- **Data for this exercise**
-------

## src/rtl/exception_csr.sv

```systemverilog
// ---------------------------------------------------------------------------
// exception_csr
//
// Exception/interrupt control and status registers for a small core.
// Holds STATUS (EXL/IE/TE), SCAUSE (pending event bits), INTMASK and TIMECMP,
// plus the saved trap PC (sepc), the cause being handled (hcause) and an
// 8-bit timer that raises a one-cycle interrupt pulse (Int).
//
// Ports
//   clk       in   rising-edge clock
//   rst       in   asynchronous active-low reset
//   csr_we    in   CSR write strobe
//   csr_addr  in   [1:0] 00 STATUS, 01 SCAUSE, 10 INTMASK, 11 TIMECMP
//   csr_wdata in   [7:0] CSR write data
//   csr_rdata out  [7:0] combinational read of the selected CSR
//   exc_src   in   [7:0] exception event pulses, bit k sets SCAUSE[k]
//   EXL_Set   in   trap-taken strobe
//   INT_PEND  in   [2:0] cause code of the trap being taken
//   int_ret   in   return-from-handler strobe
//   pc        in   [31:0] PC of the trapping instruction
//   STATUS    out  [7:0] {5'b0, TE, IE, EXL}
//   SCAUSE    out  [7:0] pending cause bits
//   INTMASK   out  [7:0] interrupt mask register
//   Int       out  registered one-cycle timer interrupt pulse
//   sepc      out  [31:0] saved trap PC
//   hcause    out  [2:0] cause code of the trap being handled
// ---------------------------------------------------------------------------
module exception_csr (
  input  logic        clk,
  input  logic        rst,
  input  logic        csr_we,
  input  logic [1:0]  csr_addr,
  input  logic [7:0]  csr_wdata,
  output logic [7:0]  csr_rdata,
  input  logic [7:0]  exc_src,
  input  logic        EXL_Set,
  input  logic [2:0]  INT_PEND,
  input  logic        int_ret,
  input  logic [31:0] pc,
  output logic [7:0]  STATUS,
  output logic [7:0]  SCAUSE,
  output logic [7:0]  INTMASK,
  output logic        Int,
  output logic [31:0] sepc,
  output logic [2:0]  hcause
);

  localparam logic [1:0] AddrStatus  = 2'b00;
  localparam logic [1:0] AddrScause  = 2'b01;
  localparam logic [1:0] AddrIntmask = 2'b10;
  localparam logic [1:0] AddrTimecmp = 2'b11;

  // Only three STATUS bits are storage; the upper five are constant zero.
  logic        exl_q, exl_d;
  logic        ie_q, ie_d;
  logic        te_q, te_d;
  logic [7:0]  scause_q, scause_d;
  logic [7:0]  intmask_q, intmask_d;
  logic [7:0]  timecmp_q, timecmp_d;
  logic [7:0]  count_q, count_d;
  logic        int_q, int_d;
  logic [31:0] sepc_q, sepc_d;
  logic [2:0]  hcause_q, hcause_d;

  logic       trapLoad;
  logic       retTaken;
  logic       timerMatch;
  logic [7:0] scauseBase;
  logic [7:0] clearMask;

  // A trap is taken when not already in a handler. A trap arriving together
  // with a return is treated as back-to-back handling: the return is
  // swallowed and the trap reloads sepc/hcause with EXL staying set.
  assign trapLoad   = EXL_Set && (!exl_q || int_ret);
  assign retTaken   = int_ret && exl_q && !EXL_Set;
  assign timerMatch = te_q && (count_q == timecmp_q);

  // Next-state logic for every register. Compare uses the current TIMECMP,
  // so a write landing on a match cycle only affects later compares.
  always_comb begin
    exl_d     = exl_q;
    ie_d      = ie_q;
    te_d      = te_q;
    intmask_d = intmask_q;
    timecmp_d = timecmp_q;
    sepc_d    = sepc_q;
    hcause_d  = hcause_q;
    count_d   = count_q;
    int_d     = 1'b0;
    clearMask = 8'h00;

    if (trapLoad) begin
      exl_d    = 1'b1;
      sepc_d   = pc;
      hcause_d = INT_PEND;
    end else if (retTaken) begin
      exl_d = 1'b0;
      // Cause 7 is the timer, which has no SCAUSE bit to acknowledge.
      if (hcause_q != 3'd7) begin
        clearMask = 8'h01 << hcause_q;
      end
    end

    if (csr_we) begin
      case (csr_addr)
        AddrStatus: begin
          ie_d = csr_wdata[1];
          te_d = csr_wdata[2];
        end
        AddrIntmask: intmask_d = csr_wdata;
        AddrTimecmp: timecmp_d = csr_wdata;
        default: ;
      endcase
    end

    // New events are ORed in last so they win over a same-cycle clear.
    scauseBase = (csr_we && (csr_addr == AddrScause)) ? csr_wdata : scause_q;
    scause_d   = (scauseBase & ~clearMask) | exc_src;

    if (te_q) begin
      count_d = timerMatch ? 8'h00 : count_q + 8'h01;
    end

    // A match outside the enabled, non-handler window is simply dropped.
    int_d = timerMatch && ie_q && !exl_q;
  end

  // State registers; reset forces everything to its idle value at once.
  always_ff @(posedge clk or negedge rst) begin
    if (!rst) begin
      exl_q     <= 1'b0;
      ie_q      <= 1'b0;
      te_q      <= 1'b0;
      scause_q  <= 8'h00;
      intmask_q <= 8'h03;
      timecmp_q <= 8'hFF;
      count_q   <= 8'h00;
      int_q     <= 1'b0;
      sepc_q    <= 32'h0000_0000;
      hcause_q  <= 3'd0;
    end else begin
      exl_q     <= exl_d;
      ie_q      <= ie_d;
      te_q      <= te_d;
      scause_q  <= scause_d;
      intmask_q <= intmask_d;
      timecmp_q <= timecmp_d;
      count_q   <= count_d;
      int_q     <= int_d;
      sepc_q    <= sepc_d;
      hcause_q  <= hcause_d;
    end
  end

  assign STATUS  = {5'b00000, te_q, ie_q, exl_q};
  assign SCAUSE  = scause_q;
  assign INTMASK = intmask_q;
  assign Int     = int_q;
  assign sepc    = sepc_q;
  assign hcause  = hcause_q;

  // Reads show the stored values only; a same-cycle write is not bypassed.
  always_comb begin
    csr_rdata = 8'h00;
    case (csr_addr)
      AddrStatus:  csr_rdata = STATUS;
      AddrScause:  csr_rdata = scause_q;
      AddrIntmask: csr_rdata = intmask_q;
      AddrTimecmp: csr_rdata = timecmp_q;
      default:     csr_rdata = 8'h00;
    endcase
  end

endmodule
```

-------

- **Directions for this task**
Go through the material and copy each line that contains "code".

- **Answer box**
//   INT_PEND  in   [2:0] cause code of the trap being taken
//   hcause    out  [2:0] cause code of the trap being handled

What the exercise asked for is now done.